Il s’agissait, explique Anne-Marie Coursimault dans La République du Centre du 1er juillet, pour le municipal M. Loyal de l’agenda 21 de la Ville d’Orléans « d’expliquer que les
associations n’ont pas réponse à tout » (sic). Au nom de quoi elles ont été sciemment exclues de toute la procédure de constitution des comités de mobilisation et d’animation des
conseils de quartier (CMA). Serge Grouard, a une explication toute simple : le forum citoyen misait sur « une démocratie participative » et non « représentative ».
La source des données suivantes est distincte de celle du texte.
Context: an optimization exercise on an open-source flow, tuned for small area, a short achievable clock period and few clock cycles. The choices shown serve that exercise and are no tape-out recipe.
Only simulation tests tie the RTL to the original design; equivalence was not proved.
Power figures rest on the tool's default switching activity, not on a simulated workload.

== v36 ==
==> flow/design.v (excerpt) <==
module ook_rx (
    input  wire          clk,
    input  wire          rst,
    input  wire          c_valid,
    output wire          c_ready,
    input  wire [17:0]   c_word,
    input  wire          f_pop,
    output wire          f_avail,
    output wire [6:0]    f_len,
    output wire [47:0]   f_payload,
    input  wire [2:0]    r_num,
    output reg  [31:0]   r_data
);
Settings: LEC_CHECK=0, CAP_MARGIN=20, CORE_MARGIN=2, CORE_UTILIZATION=40, CTS_BUF_LIST=sky130_fd_sc_hd__clkbuf_16, CTS_CLUSTER_DIAMETER=80, CTS_CLUSTER_SIZE=30, PLACE_DENSITY=0.6, SLEW_MARGIN=20; clock period 15.0 ns.
standard.sh (not shown) runs the stock make flow with config.mk's settings and CLKGATE_MAP_FILE= SYNTH_SCRIPT=/design/flow/synth_recipe.tcl, a recipe that flattens the netlist after the stock synthesis.
==> flow/flow/run.sh <==
#!/bin/bash
# Standard layout, with timing repair aimed below the clock period: repair
# works until every path has SETUP_SLACK_MARGIN of slack, and ports get
# ordinary buffers instead of the delay cells buffer_ports picks by default.
set -euo pipefail
bash standard.sh \
  SETUP_SLACK_MARGIN=8.5 \
  "BUFFER_PORTS_ARGS=-buffer_cell sky130_fd_sc_hd__buf_4" \
  finish > standard.log 2>&1
In summary, v36 completed successfully, with a layout that passed the timing, DRC and antenna checks.
Testbench counts of v36, summed over its fixed seeds: cycles 7,239.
Cette conception prétendument intégrale de la démocratie a un avantage pour la droite orléanaise : elle dilue le pouvoir des citoyens qui, considérés individuellement, sont moins forts que
rassemblés et organisés. Diviser pour régner. En outre, elle peut rapidement tourner à la démagogie, voire au poujadisme : « Je vous ai écoutés puisque tout le monde a eu la parole
».
Crainte culturelle. En matière d’indifférence, voire de négation, à
l’égard des corps intermédiaires, le député-maire d’Orléans est un récidiviste. Il a déjà fait le coup, notamment, avec les associations de parents d’élèves. Pour Serge Grouard, qui manifeste une
crainte culturelle à l’égard du milieu associatif, une bonne association et une association qui ne conteste pas.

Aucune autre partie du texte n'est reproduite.